The Canadian Bar Association
Criminal

Moon’s criminal practice inspired by classics, pop culture

When Brampton criminal lawyer Michael Moon has a case on trial, he lives it.

“I don’t take on many clients, and I tell them, ‘When it’s your turn, I’m 100 per cent focused on you,’” Moon, founder and director of the Brampton criminal and constitutional firm Moon Rozier L.P.C., tells AdvocateDaily.com.

“They get me 24 hours a day, seven days a week until the trial is complete.”

Moon quotes Paul Newman’s character from the 1982 film The Verdict: “There are no other cases. This is the case.”

He draws on pop culture and classical sources alike for ideas and inspiration. Moon's email signature is followed by quotations from great thinkers like Theodore Roosevelt, and he’s been known to cite passages from The Decline and Fall of the Roman Empire in court. He says these wise words offer a sort of “applied philosophy” to criminal law.

“It gives a full historical context,” Moon says. “Philosophy is integral because if you’re in a complex case you have to apply critical thinking.”

These deep, sometimes ancient notions of justice help balance Moon’s more immediate experience of the “grinding maw of the machine” that is the criminal justice system. He’s had a front-row seat through dozens of cases, acting as defence counsel, including trials for the Bandidos and the Toronto 18.

Moon calls juries ”judicial bumblebees.”

“They’re not supposed to work during a trial, but they often do,” he says.

He details the unlikeliness of it: taking 12 people with no criminal antecedents away from their lives for what could be months; confronting them with people and facts — often gruesome — that they would never encounter otherwise; exposing them to the dizzying complexities of the law; and then tasking them to make a decision with incredibly high stakes.

“By any logical measure, that’s a recipe for disaster,” Moon says. “But one of the things that juries bring, and it’s sometimes worth five tons of books, is common sense. It’s really quite astounding how often they arrive at the right decision.”

Moon is at a point in his career where he's selective about the cases he accepts. After some 50 murder trials, he says there has to be something unique, either in a legal or factual sense, to pique his interest, including matters with broader social implications.

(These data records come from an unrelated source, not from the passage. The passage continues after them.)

<file path="src/rtl/pattern_pkg.sv">
// Shared types for the binary frame streamer: FSM states, per-pixel sideband
// flags and the constant used to expand a 1-bit BRAM pixel to a full-width word.
package pattern_pkg;

    typedef enum logic [1:0] {
        IDLE   = 2'd0,
        STREAM = 2'd1,
        DRAIN  = 2'd2
    } stream_state_e;

    typedef struct packed {
        logic sof;
        logic eol;
        logic eof;
    } pix_flags_t;

    // A lit pixel drives every output bit high; sliced down to the pixel width.
    localparam int unsigned PIX_MAX_W = 64;
    localparam logic [PIX_MAX_W-1:0] PIX_ONES = {PIX_MAX_W{1'b1}};

endpackage

</file>
<file path="src/rtl/stream_skid_fifo.sv">
// Purpose: 2-entry synchronous FIFO carrying pixel + sideband words.
// Latency: a pushed word is visible on rd_dat/rd_vld the cycle after the push.
// Backpressure: rd_vld is purely registered; a push into a full FIFO is dropped unless a pop frees a slot.
module stream_skid_fifo #(
    parameter int DW = 11
) (
    input  logic          clk,
    input  logic          rst,
    input  logic          flush,
    input  logic          wr_vld,
    input  logic [DW-1:0] wr_dat,
    output logic          rd_vld,
    input  logic          rd_rdy,
    output logic [DW-1:0] rd_dat,
    output logic [1:0]    count
);

    logic [DW-1:0] mem_q [2];
    logic [DW-1:0] mem_d [2];
    logic          wr_ptr_q, wr_ptr_d;
    logic          rd_ptr_q, rd_ptr_d;
    logic [1:0]    count_q, count_d;
    logic          push, pop;

    always_comb begin
        rd_vld   = (count_q != 2'd0);
        pop      = rd_vld && rd_rdy;
        push     = wr_vld && ((count_q != 2'd2) || pop);
        mem_d    = mem_q;
        wr_ptr_d = wr_ptr_q;
        rd_ptr_d = rd_ptr_q;
        count_d  = count_q;
        if (push) begin
            mem_d[wr_ptr_q] = wr_dat;
            wr_ptr_d        = wr_ptr_q + 1'b1;
        end
        if (pop) begin
            rd_ptr_d = rd_ptr_q + 1'b1;
        end
        case ({push, pop})
            2'b10:   count_d = count_q + 2'd1;
            2'b01:   count_d = count_q - 2'd1;
            default: count_d = count_q;
        endcase
        // Flush wins over a same-cycle push so an in-flight word is discarded.
        if (flush) begin
            wr_ptr_d = 1'b0;
            rd_ptr_d = 1'b0;
            count_d  = 2'd0;
        end
    end

    always_ff @(posedge clk) begin
        if (rst) begin
            mem_q    <= '{default: '0};
            wr_ptr_q <= 1'b0;
            rd_ptr_q <= 1'b0;
            count_q  <= 2'd0;
        end else begin
            mem_q    <= mem_d;
            wr_ptr_q <= wr_ptr_d;
            rd_ptr_q <= rd_ptr_d;
            count_q  <= count_d;
        end
    end

    assign rd_dat = mem_q[rd_ptr_q];
    assign count  = count_q;

endmodule

</file>
<file path="src/rtl/binary_frame_streamer.sv">
// Purpose: streams a 1-bit frame from BRAM as W-bit pixels with sof/eol/eof sideband.
// Latency: start sampled at edge t -> read_en in cycle t+1 -> first y_valid in cycle t+3.
// Backpressure: reads are issued only while FIFO words plus the pending read fit in 2 slots; y_valid never depends on y_ready.
module binary_frame_streamer
    import pattern_pkg::*;
#(
    parameter int IMG_WIDTH  = 640,
    parameter int IMG_HEIGHT = 480,
    parameter int W          = 8,
    parameter int ADDR_WIDTH = $clog2(IMG_WIDTH*IMG_HEIGHT)
) (
    input  logic                  clk,
    input  logic                  rst,
    input  logic                  valid_to_read,
    input  logic                  start,
    input  logic                  abort,
    output logic                  read_en,
    output logic [ADDR_WIDTH-1:0] read_addr,
    input  logic                  read_data,
    output logic                  y_valid,
    input  logic                  y_ready,
    output logic [W-1:0]          y_data,
    output logic                  y_sof,
    output logic                  y_eol,
    output logic                  y_eof,
    output logic                  busy,
    output logic                  done
);

    localparam int NPIX = IMG_WIDTH * IMG_HEIGHT;
    localparam int CW   = (IMG_WIDTH  > 1) ? $clog2(IMG_WIDTH)  : 1;
    localparam int RW   = (IMG_HEIGHT > 1) ? $clog2(IMG_HEIGHT) : 1;
    localparam int FW   = W + 3;
    localparam logic [ADDR_WIDTH-1:0] LAST_ADDR = ADDR_WIDTH'(NPIX - 1);
    localparam logic [CW-1:0]         LAST_COL  = CW'(IMG_WIDTH - 1);
    localparam logic [RW-1:0]         LAST_ROW  = RW'(IMG_HEIGHT - 1);

    stream_state_e         state_q, state_d;
    logic [ADDR_WIDTH-1:0] addr_q, addr_d;
    logic [CW-1:0]         col_q, col_d;
    logic [RW-1:0]         row_q, row_d;
    logic                  pend_q, pend_d;
    pix_flags_t            pend_flags_q, pend_flags_d;
    logic                  done_q, done_d;

    pix_flags_t            cur_flags;
    pix_flags_t            head_flags;
    logic                  issue;
    logic                  pop;
    logic [2:0]            committed;
    logic                  fifo_vld;
    logic [FW-1:0]         fifo_dat;
    logic [FW-1:0]         fifo_wr_dat;
    logic [1:0]            fifo_count;

    assign head_flags = pix_flags_t'(fifo_dat[FW-1:W]);

    always_comb begin
        state_d      = state_q;
        addr_d       = addr_q;
        col_d        = col_q;
        row_d        = row_q;
        done_d       = 1'b0;
        issue        = 1'b0;
        pop          = fifo_vld && y_ready;

        cur_flags.sof = (col_q == '0) && (row_q == '0);
        cur_flags.eol = (col_q == LAST_COL);
        cur_flags.eof = (col_q == LAST_COL) && (row_q == LAST_ROW);

        // Slots already claimed once this cycle's pop has left the FIFO.
        committed = {1'b0, fifo_count} + {2'b00, pend_q} - {2'b00, pop};

        case (state_q)
            IDLE: begin
                if (start && valid_to_read) begin
                    state_d = STREAM;
                    addr_d  = '0;
                    col_d   = '0;
                    row_d   = '0;
                end
            end
            STREAM: begin
                issue = (committed < 3'd2);
                if (issue) begin
                    if (addr_q == LAST_ADDR) begin
                        state_d = DRAIN;
                        addr_d  = '0;
                    end else begin
                        addr_d = addr_q + ADDR_WIDTH'(1);
                    end
                    if (col_q == LAST_COL) begin
                        col_d = '0;
                        row_d = (row_q == LAST_ROW) ? '0 : row_q + RW'(1);
                    end else begin
                        col_d = col_q + CW'(1);
                    end
                end
            end
            DRAIN: begin
                if (pop && head_flags.eof) begin
                    state_d = IDLE;
                    done_d  = 1'b1;
                end
            end
            default: state_d = IDLE;
        endcase

        if (abort) begin
            state_d = IDLE;
            issue   = 1'b0;
            done_d  = 1'b0;
            addr_d  = '0;
            col_d   = '0;
            row_d   = '0;
        end

        pend_d       = issue;
        pend_flags_d = cur_flags;
    end

    always_ff @(posedge clk) begin
        if (rst) begin
            state_q      <= IDLE;
            addr_q       <= '0;
            col_q        <= '0;
            row_q        <= '0;
            pend_q       <= 1'b0;
            pend_flags_q <= '0;
            done_q       <= 1'b0;
        end else begin
            state_q      <= state_d;
            addr_q       <= addr_d;
            col_q        <= col_d;
            row_q        <= row_d;
            pend_q       <= pend_d;
            pend_flags_q <= pend_flags_d;
            done_q       <= done_d;
        end
    end

    assign fifo_wr_dat = {pend_flags_q, (read_data ? PIX_ONES[W-1:0] : {W{1'b0}})};

    stream_skid_fifo #(
        .DW (FW)
    ) u_fifo (
        .clk    (clk),
        .rst    (rst),
        .flush  (abort),
        .wr_vld (pend_q),
        .wr_dat (fifo_wr_dat),
        .rd_vld (fifo_vld),
        .rd_rdy (y_ready),
        .rd_dat (fifo_dat),
        .count  (fifo_count)
    );

    assign read_en   = issue;
    assign read_addr = addr_q;
    assign y_valid   = fifo_vld;
    assign y_data    = fifo_vld ? fifo_dat[W-1:0] : '0;
    assign y_sof     = fifo_vld && head_flags.sof;
    assign y_eol     = fifo_vld && head_flags.eol;
    assign y_eof     = fifo_vld && head_flags.eof;
    assign busy      = (state_q != IDLE);
    assign done      = done_q;

endmodule

</file>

He points to a past case in which his client was charged with disposing of the remains of a fetus. It was based on a law dating from the reign of Queen Elizabeth I, when abortion was a capital offence and out of step with the current climate, where abortion is legal.

“There were pretty serious potential intrusions into a woman’s reproductive rights,” Moon says.

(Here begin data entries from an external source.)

===== config.mk =====
export PLATFORM = sky130hd
export DESIGN_NAME = bcd2bin_seq
export DESIGN_NICKNAME = d
export VERILOG_FILES = /design/src/rtl/bcd2bin_seq.sv
export SDC_FILE = /design/constraint.sdc
export NUM_CORES = 1
export LEC_CHECK = 0
export CORE_MARGIN = 5
export CORE_UTILIZATION = 35
export CTS_CLUSTER_SIZE = 30
export DETAILED_ROUTE_END_ITERATION = 16
export HOLD_SLACK_MARGIN = 0.12
export PLACE_DENSITY = 0.66
export SYNTH_ARGS = -nofsm -noshare
export SYNTH_HDL_FRONTEND = slang
export SYNTH_SLANG_ARGS = --single-unit

===== constraint.sdc =====
create_clock -name clock -period 3.17 [get_ports clock]
set_clock_uncertainty 0.05 [all_clocks]
set_input_delay 0.951 -clock clock [delete_from_list [all_inputs] [get_ports clock]]
set_output_delay 0.951 -clock clock [all_outputs]
set_load 0.03 [all_outputs]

The case went to the Supreme Court of Canada, and his client was eventually acquitted at retrial, he says.

That overarching sociopolitical component is one of the reasons Moon says he became a lawyer, and it motivates him still.

“We look to be on the cutting edge of these social policy issues,” he says. “Whether it’s aboriginal sentencing and trials or allegations of race-based detention and arrest by the police, things that are topical but are not being dealt with politically. Criminal law can be blunt, but you can make change.”

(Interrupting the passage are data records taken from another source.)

===== src/rtl/dmem_arbiter_pkg.sv =====
`default_nettype none
// +------------------------------------------------------------------+
// | dmem_pkg                                                         |
// | Shared FSM state encoding and port identifiers for dmem_arbiter.  |
// | Rev 1.0                                                          |
// +------------------------------------------------------------------+
package dmem_pkg;

    typedef enum logic [1:0] {
        IDLE  = 2'd0,
        LOCK0 = 2'd1,
        LOCK1 = 2'd2
    } state_t;

    localparam logic PORT_CPU = 1'b0;
    localparam logic PORT_DBG = 1'b1;

endpackage
`default_nettype wire


===== src/rtl/dmem_arbiter_if.sv =====
`default_nettype none
// +------------------------------------------------------------------+
// | dmem_arbiter_if                                                  |
// | Requester and datamem bus signals for dmem_arbiter.              |
// | Rev 1.0                                                          |
// +------------------------------------------------------------------+
interface dmem_arbiter_if #(
    parameter int ADDRESS_WIDTH = 32,
    parameter int DATA_WIDTH    = 32
);
    logic                     req0;
    logic                     we0;
    logic                     lock0;
    logic [ADDRESS_WIDTH-1:0] addr0;
    logic [DATA_WIDTH-1:0]    wdata0;
    logic                     gnt0;
    logic                     rvalid0;
    logic [DATA_WIDTH-1:0]    rdata0;
    logic                     err0;

    logic                     req1;
    logic                     we1;
    logic                     lock1;
    logic [ADDRESS_WIDTH-1:0] addr1;
    logic [DATA_WIDTH-1:0]    wdata1;
    logic                     gnt1;
    logic                     rvalid1;
    logic [DATA_WIDTH-1:0]    rdata1;
    logic                     err1;

    logic                     mem_we;
    logic [ADDRESS_WIDTH-1:0] mem_a;
    logic [DATA_WIDTH-1:0]    mem_wd;
    logic [DATA_WIDTH-1:0]    mem_rd;

    modport slave (
        input  req0, we0, lock0, addr0, wdata0,
        input  req1, we1, lock1, addr1, wdata1,
        input  mem_rd,
        output gnt0, rvalid0, rdata0, err0,
        output gnt1, rvalid1, rdata1, err1,
        output mem_we, mem_a, mem_wd
    );

    modport master (
        output req0, we0, lock0, addr0, wdata0,
        output req1, we1, lock1, addr1, wdata1,
        output mem_rd,
        input  gnt0, rvalid0, rdata0, err0,
        input  gnt1, rvalid1, rdata1, err1,
        input  mem_we, mem_a, mem_wd
    );

endinterface
`default_nettype wire


===== src/rtl/dmem_arbiter_rr_arb2.sv =====
`default_nettype none
// +------------------------------------------------------------------+
// | rr_arb2                                                          |
// | Two-way round-robin pick producing a one-hot grant.              |
// | Rev 1.0                                                          |
// +------------------------------------------------------------------+
module rr_arb2 (
    input  wire logic [1:0] i_req,
    input  wire logic       i_rr_ptr,
    output logic      [1:0] o_gnt
);

    // Under contention the pointer names the winner.
    assign o_gnt[0] = i_req[0] & (~i_req[1] | ~i_rr_ptr);
    assign o_gnt[1] = i_req[1] & (~i_req[0] |  i_rr_ptr);

endmodule
`default_nettype wire


===== src/rtl/dmem_arbiter.sv =====
`default_nettype none
// +------------------------------------------------------------------+
// | dmem_arbiter                                                     |
// | Round-robin sharing of the data memory with bounded burst lock.  |
// | Rev 1.0                                                          |
// +------------------------------------------------------------------+
module dmem_arbiter
    import dmem_pkg::*;
#(
    parameter int ADDRESS_WIDTH = 32,
    parameter int DATA_WIDTH    = 32,
    parameter int MEM_AW        = 8,
    parameter int MAX_LOCK      = 8
) (
    input  wire logic     clk,
    input  wire logic     rst,
    dmem_arbiter_if.slave bus
);

    localparam int                 c_CNT_W    = $clog2(MAX_LOCK + 1);
    localparam logic [c_CNT_W-1:0] c_LOCK_MAX = c_CNT_W'(MAX_LOCK);

    state_t                   r_state;
    state_t                   w_state_nxt;
    logic                     r_rr_ptr;
    logic                     w_rr_ptr_nxt;
    logic [c_CNT_W-1:0]       r_lock_cnt;
    logic [c_CNT_W-1:0]       w_lock_cnt_nxt;
    logic [c_CNT_W-1:0]       w_lock_cnt_inc;
    logic [1:0]               r_block;
    logic [1:0]               w_block_nxt;

    logic [1:0]               w_req_arb;
    logic [1:0]               w_gnt;
    logic                     w_sel;
    logic                     w_beat;
    logic                     w_misal;
    logic                     w_we_sel;
    logic                     w_lock_sel;
    logic                     w_owner;
    logic                     w_owner_req;
    logic                     w_owner_lock;
    logic [ADDRESS_WIDTH-1:0] w_addr_sel;
    logic [DATA_WIDTH-1:0]    w_wdata_sel;

    logic [1:0]               r_rvalid;
    logic [1:0]               r_err;
    logic [DATA_WIDTH-1:0]    r_rdata0;
    logic [DATA_WIDTH-1:0]    r_rdata1;

    // A lock hides the other port from the arbiter entirely.
    always_comb begin
        w_req_arb = 2'b00;
        case (r_state)
            IDLE:    w_req_arb = {bus.req1, bus.req0};
            LOCK0:   w_req_arb = {1'b0, bus.req0};
            LOCK1:   w_req_arb = {bus.req1, 1'b0};
            default: w_req_arb = 2'b00;
        endcase
        if (rst) begin
            w_req_arb = 2'b00;
        end
    end

    rr_arb2 u_rr_arb2 (
        .i_req    (w_req_arb),
        .i_rr_ptr (r_rr_ptr),
        .o_gnt    (w_gnt)
    );

    assign w_beat       = |w_gnt;
    assign w_sel        = w_gnt[1] ? PORT_DBG : PORT_CPU;
    assign w_addr_sel   = w_sel ? bus.addr1  : bus.addr0;
    assign w_wdata_sel  = w_sel ? bus.wdata1 : bus.wdata0;
    assign w_we_sel     = w_sel ? bus.we1    : bus.we0;
    assign w_lock_sel   = w_sel ? bus.lock1  : bus.lock0;
    assign w_misal      = |w_addr_sel[1:0];

    assign w_owner      = (r_state == LOCK1);
    assign w_owner_req  = w_owner ? bus.req1  : bus.req0;
    assign w_owner_lock = w_owner ? bus.lock1 : bus.lock0;

    assign w_lock_cnt_inc = r_lock_cnt + c_CNT_W'(1);

    assign bus.gnt0   = w_gnt[0];
    assign bus.gnt1   = w_gnt[1];
    assign bus.mem_we = w_beat & w_we_sel & ~w_misal;
    assign bus.mem_a  = ADDRESS_WIDTH'(w_addr_sel[MEM_AW+1:2]);
    assign bus.mem_wd = w_wdata_sel;

    generate
        if (ADDRESS_WIDTH > MEM_AW + 2) begin : g_addr_hi
            logic w_unused_addr_hi;
            assign w_unused_addr_hi = ^w_addr_sel[ADDRESS_WIDTH-1:MEM_AW+2];
        end
    endgenerate

    always_ff @(posedge clk or posedge rst) begin
        if (rst) begin
            r_state    <= IDLE;
            r_rr_ptr   <= PORT_CPU;
            r_lock_cnt <= '0;
            r_block    <= 2'b00;
        end else begin
            r_state    <= w_state_nxt;
            r_rr_ptr   <= w_rr_ptr_nxt;
            r_lock_cnt <= w_lock_cnt_nxt;
            r_block    <= w_block_nxt;
        end
    end

    always_comb begin
        w_state_nxt    = r_state;
        w_rr_ptr_nxt   = r_rr_ptr;
        w_lock_cnt_nxt = r_lock_cnt;
        w_block_nxt    = r_block;
        case (r_state)
            IDLE: begin
                if (w_beat) begin
                    w_rr_ptr_nxt = ~w_sel;
                    // A port forced out by timeout spends one plain beat before it may lock again.
                    if (r_block[w_sel]) begin
                        w_block_nxt[w_sel] = 1'b0;
                    end else if (w_lock_sel) begin
                        w_state_nxt    = w_sel ? LOCK1 : LOCK0;
                        w_lock_cnt_nxt = c_CNT_W'(1);
                    end
                end
            end
            LOCK0, LOCK1: begin
                if (!w_owner_req) begin
                    w_state_nxt    = IDLE;
                    w_lock_cnt_nxt = '0;
                end else if (w_lock_cnt_inc >= c_LOCK_MAX) begin
                    w_state_nxt          = IDLE;
                    w_lock_cnt_nxt       = '0;
                    w_rr_ptr_nxt         = ~w_owner;
                    w_block_nxt[w_owner] = 1'b1;
                end else if (!w_owner_lock) begin
                    w_state_nxt    = IDLE;
                    w_lock_cnt_nxt = '0;
                end else begin
                    w_lock_cnt_nxt = w_lock_cnt_inc;
                end
            end
            default: begin
                w_state_nxt    = IDLE;
                w_lock_cnt_nxt = '0;
            end
        endcase
    end

    // Read data is captured here so no output path reaches mem_rd combinationally.
    always_ff @(posedge clk or posedge rst) begin
        if (rst) begin
            r_rvalid <= 2'b00;
            r_err    <= 2'b00;
            r_rdata0 <= '0;
            r_rdata1 <= '0;
        end else begin
            r_rvalid <= w_gnt;
            r_err    <= w_gnt & {2{w_misal}};
            if (w_gnt[0]) begin
                r_rdata0 <= (bus.we0 || w_misal) ? '0 : bus.mem_rd;
            end
            if (w_gnt[1]) begin
                r_rdata1 <= (bus.we1 || w_misal) ? '0 : bus.mem_rd;
            end
        end
    end

    assign bus.rvalid0 = r_rvalid[0];
    assign bus.rvalid1 = r_rvalid[1];
    assign bus.err0    = r_err[0];
    assign bus.err1    = r_err[1];
    assign bus.rdata0  = r_rdata0;
    assign bus.rdata1  = r_rdata1;

endmodule
`default_nettype wire


===== src/flat_wrapper.sv =====
// flat-port wrapper written by rule: the top's interface ports become plain ports
module dmem_arbiter_flat import dmem_pkg::*;
#(
    parameter int ADDRESS_WIDTH = 32,
    parameter int DATA_WIDTH    = 32,
    parameter int MEM_AW        = 8,
    parameter int MAX_LOCK      = 8
)
  (clk, rst, bus_req0, bus_we0, bus_lock0, bus_addr0, bus_wdata0, bus_req1, bus_we1, bus_lock1, bus_addr1, bus_wdata1, bus_mem_rd, bus_gnt0, bus_rvalid0, bus_rdata0, bus_err0, bus_gnt1, bus_rvalid1, bus_rdata1, bus_err1, bus_mem_we, bus_mem_a, bus_mem_wd);
  dmem_arbiter_if #(.ADDRESS_WIDTH(ADDRESS_WIDTH), .DATA_WIDTH(DATA_WIDTH)) bus_i ();
  input  wire logic clk;
  input  wire logic rst;
  input wire logic [$bits(bus_i.req0)-1:0] bus_req0;
  input wire logic [$bits(bus_i.we0)-1:0] bus_we0;
  input wire logic [$bits(bus_i.lock0)-1:0] bus_lock0;
  input wire logic [$bits(bus_i.addr0)-1:0] bus_addr0;
  input wire logic [$bits(bus_i.wdata0)-1:0] bus_wdata0;
  input wire logic [$bits(bus_i.req1)-1:0] bus_req1;
  input wire logic [$bits(bus_i.we1)-1:0] bus_we1;
  input wire logic [$bits(bus_i.lock1)-1:0] bus_lock1;
  input wire logic [$bits(bus_i.addr1)-1:0] bus_addr1;
  input wire logic [$bits(bus_i.wdata1)-1:0] bus_wdata1;
  input wire logic [$bits(bus_i.mem_rd)-1:0] bus_mem_rd;
  output wire logic [$bits(bus_i.gnt0)-1:0] bus_gnt0;
  output wire logic [$bits(bus_i.rvalid0)-1:0] bus_rvalid0;
  output wire logic [$bits(bus_i.rdata0)-1:0] bus_rdata0;
  output wire logic [$bits(bus_i.err0)-1:0] bus_err0;
  output wire logic [$bits(bus_i.gnt1)-1:0] bus_gnt1;
  output wire logic [$bits(bus_i.rvalid1)-1:0] bus_rvalid1;
  output wire logic [$bits(bus_i.rdata1)-1:0] bus_rdata1;
  output wire logic [$bits(bus_i.err1)-1:0] bus_err1;
  output wire logic [$bits(bus_i.mem_we)-1:0] bus_mem_we;
  output wire logic [$bits(bus_i.mem_a)-1:0] bus_mem_a;
  output wire logic [$bits(bus_i.mem_wd)-1:0] bus_mem_wd;
  assign bus_i.req0 = bus_req0;
  assign bus_i.we0 = bus_we0;
  assign bus_i.lock0 = bus_lock0;
  assign bus_i.addr0 = bus_addr0;
  assign bus_i.wdata0 = bus_wdata0;
  assign bus_i.req1 = bus_req1;
  assign bus_i.we1 = bus_we1;
  assign bus_i.lock1 = bus_lock1;
  assign bus_i.addr1 = bus_addr1;
  assign bus_i.wdata1 = bus_wdata1;
  assign bus_i.mem_rd = bus_mem_rd;
  assign bus_gnt0 = bus_i.gnt0;
  assign bus_rvalid0 = bus_i.rvalid0;
  assign bus_rdata0 = bus_i.rdata0;
  assign bus_err0 = bus_i.err0;
  assign bus_gnt1 = bus_i.gnt1;
  assign bus_rvalid1 = bus_i.rvalid1;
  assign bus_rdata1 = bus_i.rdata1;
  assign bus_err1 = bus_i.err1;
  assign bus_mem_we = bus_i.mem_we;
  assign bus_mem_a = bus_i.mem_a;
  assign bus_mem_wd = bus_i.mem_wd;
  dmem_arbiter #(.ADDRESS_WIDTH(ADDRESS_WIDTH), .DATA_WIDTH(DATA_WIDTH), .MEM_AW(MEM_AW), .MAX_LOCK(MAX_LOCK)) u_core (.clk(clk), .rst(rst), .bus(bus_i));
endmodule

Moon Rozier L.P.C. offers representation on all summary conviction and indictable offences, from shoplifting to drug possession or trafficking, to homicide and terrorism.

Moon's approach is, "We never admit to anything. They’re going to have to prove it. We don’t look for deals from the Crown. You need agreement if you’re trying to work out a plea. We never need to worry about it,” he says, as most of his clients are facing prison time regardless.

“They have nothing to lose by going to trial,” he says.

And when it comes to the more disturbing aspects of his cases, he attempts to cultivate a professional detachment.

“I think of them as factors in an overarching calculus or matrix,” he says.

It’s the same way with his clients, with whom personal connections are counter-productive.

“If you think of them as friends, you might not be able to make a decision that delivers a necessary short-term pain for a long-term gain,” he says. “If they were friends, it would be agonizing.”

Moon is clear with his clients about his role.

“You’re in a world of trouble,” he tells them. "And I'm here to help."